PROBLEM TO SOLVE
Report all lines below with the word "decl".

RECORDS PROVIDED
----------------

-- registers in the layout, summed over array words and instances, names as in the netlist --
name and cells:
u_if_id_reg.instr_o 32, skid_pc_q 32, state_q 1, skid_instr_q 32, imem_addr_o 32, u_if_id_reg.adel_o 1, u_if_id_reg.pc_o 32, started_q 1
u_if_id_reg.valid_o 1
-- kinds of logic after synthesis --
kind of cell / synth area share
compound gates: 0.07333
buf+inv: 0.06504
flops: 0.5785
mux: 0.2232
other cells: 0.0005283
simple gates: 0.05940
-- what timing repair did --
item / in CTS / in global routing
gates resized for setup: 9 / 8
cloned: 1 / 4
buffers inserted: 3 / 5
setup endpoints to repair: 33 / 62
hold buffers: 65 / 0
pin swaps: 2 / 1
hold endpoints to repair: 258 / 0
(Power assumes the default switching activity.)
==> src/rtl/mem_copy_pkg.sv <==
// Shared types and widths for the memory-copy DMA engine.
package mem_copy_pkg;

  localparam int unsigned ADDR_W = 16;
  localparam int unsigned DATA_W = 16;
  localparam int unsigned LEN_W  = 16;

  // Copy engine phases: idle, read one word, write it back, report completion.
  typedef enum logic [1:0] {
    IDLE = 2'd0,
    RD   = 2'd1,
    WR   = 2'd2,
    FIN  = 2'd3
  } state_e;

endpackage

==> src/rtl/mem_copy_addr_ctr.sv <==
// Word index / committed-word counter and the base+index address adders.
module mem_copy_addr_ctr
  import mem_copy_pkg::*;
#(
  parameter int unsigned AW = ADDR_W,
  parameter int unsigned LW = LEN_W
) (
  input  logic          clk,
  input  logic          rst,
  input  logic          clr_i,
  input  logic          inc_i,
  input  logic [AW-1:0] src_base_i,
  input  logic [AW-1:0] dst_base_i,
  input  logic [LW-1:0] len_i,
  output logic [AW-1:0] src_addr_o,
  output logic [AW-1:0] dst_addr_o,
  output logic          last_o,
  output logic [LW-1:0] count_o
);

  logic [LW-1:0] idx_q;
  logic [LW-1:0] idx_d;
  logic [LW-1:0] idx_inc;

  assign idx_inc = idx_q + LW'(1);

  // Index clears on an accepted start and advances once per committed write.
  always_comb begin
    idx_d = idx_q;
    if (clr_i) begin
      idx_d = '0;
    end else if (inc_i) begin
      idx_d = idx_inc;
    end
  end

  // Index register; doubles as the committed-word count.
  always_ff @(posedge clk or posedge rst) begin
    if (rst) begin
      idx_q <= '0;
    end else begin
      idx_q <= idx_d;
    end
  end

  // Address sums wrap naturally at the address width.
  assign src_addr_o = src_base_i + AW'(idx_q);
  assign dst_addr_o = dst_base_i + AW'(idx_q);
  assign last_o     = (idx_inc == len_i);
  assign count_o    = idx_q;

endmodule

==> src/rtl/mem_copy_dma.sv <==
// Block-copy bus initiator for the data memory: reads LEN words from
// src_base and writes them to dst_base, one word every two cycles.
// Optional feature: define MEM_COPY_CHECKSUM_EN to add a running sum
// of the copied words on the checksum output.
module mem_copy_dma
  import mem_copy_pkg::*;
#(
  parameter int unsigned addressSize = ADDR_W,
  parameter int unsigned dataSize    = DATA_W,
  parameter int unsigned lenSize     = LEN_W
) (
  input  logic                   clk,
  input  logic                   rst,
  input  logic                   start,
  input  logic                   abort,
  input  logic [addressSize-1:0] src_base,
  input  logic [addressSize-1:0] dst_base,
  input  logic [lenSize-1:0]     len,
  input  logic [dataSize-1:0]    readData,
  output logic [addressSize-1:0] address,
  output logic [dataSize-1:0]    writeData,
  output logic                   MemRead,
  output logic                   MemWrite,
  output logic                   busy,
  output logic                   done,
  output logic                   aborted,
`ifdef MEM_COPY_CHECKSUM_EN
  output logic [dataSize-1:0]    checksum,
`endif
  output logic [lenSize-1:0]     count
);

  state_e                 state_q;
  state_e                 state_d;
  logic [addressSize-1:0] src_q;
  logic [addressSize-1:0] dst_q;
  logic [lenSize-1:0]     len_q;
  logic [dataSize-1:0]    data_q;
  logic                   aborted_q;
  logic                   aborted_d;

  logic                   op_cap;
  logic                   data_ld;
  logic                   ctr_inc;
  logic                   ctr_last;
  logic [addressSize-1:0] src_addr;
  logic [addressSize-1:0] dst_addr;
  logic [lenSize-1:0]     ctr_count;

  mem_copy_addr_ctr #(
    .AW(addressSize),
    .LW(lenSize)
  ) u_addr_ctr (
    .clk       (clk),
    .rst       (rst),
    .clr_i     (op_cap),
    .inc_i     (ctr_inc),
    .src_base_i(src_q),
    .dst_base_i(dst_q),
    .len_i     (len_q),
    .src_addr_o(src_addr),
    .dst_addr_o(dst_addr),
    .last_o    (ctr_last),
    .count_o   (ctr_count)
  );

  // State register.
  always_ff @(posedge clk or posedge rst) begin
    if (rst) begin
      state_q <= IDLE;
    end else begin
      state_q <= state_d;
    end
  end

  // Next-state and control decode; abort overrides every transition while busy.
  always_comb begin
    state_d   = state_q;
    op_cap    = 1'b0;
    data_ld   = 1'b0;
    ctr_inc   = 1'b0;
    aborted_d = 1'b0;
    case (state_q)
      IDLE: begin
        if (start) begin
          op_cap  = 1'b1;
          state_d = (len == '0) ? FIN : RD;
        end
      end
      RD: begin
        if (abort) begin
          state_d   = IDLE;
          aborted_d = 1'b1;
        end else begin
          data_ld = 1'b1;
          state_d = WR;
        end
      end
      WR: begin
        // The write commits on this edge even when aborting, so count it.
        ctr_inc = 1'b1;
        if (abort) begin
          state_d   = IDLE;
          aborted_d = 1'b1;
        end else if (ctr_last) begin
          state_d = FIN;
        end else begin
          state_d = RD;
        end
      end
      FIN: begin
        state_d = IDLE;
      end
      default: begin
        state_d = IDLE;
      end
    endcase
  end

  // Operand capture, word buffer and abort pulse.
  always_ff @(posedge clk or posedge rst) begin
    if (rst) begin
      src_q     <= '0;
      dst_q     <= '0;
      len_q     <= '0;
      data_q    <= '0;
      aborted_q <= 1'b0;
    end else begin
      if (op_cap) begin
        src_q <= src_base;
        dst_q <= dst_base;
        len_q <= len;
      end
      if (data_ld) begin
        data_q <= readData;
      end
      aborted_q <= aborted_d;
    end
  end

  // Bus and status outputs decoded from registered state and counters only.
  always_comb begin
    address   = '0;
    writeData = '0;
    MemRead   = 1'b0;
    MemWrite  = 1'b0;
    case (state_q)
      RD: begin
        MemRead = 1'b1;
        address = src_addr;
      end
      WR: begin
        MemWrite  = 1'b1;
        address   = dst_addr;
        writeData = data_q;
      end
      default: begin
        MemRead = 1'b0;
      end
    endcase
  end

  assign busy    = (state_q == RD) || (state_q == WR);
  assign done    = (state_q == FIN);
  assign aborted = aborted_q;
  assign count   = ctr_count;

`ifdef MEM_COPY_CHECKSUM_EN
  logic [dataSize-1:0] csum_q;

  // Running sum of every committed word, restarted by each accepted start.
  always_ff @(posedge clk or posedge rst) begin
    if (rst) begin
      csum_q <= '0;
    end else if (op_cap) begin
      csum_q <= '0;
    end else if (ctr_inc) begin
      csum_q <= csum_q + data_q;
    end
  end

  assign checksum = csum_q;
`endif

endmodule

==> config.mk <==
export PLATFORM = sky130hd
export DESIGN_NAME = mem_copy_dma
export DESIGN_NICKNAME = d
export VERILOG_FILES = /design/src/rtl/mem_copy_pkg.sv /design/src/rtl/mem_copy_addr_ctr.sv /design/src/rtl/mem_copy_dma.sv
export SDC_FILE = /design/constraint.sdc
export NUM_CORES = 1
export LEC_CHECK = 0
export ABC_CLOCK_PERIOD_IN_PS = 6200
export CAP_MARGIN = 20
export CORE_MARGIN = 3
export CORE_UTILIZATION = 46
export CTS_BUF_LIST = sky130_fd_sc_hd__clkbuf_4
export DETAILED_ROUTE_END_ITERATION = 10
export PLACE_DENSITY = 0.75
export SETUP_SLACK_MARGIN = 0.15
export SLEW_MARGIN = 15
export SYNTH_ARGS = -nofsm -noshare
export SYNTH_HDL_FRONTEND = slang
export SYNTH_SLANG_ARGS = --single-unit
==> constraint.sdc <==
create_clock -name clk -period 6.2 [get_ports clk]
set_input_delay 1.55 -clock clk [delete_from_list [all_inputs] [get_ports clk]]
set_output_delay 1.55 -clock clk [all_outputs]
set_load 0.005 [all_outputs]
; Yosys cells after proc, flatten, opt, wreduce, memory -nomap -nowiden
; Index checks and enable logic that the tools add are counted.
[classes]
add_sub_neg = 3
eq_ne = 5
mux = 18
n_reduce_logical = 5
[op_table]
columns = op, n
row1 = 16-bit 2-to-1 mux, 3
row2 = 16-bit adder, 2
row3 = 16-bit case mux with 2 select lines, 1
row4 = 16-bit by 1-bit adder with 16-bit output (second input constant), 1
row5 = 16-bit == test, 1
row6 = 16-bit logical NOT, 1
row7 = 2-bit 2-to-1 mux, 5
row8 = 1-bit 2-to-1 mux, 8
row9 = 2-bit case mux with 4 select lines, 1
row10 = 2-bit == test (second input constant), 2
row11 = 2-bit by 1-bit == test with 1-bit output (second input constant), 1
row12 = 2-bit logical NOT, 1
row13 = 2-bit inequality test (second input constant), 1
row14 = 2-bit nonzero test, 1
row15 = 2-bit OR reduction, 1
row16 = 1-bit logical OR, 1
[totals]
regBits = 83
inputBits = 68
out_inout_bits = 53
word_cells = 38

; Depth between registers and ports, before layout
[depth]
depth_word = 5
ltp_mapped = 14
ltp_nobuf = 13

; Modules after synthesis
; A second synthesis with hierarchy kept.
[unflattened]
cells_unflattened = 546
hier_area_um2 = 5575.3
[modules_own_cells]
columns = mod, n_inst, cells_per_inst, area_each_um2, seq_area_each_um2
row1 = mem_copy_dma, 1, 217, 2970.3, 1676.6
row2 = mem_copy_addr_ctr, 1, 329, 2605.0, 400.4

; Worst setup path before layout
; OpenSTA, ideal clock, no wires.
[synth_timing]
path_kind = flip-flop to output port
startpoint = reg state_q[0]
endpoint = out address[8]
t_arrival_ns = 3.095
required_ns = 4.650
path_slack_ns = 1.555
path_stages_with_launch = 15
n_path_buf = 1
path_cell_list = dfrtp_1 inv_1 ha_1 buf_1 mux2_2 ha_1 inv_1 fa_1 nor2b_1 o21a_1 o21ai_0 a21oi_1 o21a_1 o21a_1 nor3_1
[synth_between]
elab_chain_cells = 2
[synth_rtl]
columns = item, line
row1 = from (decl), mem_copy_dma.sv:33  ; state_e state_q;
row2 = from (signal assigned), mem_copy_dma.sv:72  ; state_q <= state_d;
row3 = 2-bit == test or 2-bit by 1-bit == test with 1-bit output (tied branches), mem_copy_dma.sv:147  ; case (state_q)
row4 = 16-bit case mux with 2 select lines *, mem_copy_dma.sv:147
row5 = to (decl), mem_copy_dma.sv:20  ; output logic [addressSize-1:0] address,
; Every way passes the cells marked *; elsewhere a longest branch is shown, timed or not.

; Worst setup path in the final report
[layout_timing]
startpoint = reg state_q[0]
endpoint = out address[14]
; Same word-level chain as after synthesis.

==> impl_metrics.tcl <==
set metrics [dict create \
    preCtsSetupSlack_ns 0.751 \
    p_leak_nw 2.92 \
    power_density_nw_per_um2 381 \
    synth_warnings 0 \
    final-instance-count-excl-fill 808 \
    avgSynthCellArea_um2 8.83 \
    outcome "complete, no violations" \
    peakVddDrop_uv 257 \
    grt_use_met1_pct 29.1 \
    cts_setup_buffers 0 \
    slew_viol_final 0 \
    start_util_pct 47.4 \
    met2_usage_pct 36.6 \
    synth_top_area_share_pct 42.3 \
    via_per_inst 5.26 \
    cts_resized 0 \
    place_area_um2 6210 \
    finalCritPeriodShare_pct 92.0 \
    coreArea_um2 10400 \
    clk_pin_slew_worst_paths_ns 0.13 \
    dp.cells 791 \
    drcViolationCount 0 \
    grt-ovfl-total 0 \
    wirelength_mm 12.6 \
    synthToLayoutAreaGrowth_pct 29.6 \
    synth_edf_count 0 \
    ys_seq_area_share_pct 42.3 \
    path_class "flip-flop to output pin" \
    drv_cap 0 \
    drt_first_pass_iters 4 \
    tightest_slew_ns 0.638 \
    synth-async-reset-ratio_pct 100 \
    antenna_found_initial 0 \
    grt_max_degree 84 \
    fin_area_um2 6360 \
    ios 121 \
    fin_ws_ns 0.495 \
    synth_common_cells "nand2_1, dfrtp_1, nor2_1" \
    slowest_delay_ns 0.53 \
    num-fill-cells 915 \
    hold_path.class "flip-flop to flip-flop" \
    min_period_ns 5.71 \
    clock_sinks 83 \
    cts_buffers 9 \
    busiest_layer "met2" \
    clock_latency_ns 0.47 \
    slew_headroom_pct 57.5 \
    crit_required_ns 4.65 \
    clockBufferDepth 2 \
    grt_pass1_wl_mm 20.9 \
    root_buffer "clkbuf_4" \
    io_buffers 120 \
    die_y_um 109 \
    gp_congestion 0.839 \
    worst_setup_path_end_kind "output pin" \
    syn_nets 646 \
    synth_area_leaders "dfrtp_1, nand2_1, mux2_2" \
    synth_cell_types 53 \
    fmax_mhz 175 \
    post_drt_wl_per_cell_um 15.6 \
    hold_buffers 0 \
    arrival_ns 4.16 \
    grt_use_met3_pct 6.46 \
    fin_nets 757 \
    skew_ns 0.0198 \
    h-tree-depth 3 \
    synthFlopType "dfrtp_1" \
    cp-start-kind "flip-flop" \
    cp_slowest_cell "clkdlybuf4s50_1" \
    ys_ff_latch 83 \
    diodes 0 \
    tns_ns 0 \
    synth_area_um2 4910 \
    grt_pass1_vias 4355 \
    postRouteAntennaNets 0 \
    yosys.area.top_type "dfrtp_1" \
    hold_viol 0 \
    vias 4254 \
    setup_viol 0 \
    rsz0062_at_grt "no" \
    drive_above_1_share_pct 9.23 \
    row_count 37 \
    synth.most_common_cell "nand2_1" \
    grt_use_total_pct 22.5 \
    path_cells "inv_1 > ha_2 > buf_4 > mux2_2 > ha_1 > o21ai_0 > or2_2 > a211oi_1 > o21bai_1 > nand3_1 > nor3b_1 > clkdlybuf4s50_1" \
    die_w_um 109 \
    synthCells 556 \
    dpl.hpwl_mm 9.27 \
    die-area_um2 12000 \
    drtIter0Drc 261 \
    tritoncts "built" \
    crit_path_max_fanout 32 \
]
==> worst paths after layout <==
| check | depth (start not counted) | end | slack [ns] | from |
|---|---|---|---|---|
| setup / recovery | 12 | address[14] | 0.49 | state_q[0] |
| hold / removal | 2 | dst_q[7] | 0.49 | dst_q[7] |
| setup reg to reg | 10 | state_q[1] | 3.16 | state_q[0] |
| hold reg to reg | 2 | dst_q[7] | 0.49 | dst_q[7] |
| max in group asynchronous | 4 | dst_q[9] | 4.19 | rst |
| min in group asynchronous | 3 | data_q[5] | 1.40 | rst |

----------------

RESPONSE TO THE TASK
row1 = from (decl), mem_copy_dma.sv:33  ; state_e state_q;
row5 = to (decl), mem_copy_dma.sv:20  ; output logic [addressSize-1:0] address,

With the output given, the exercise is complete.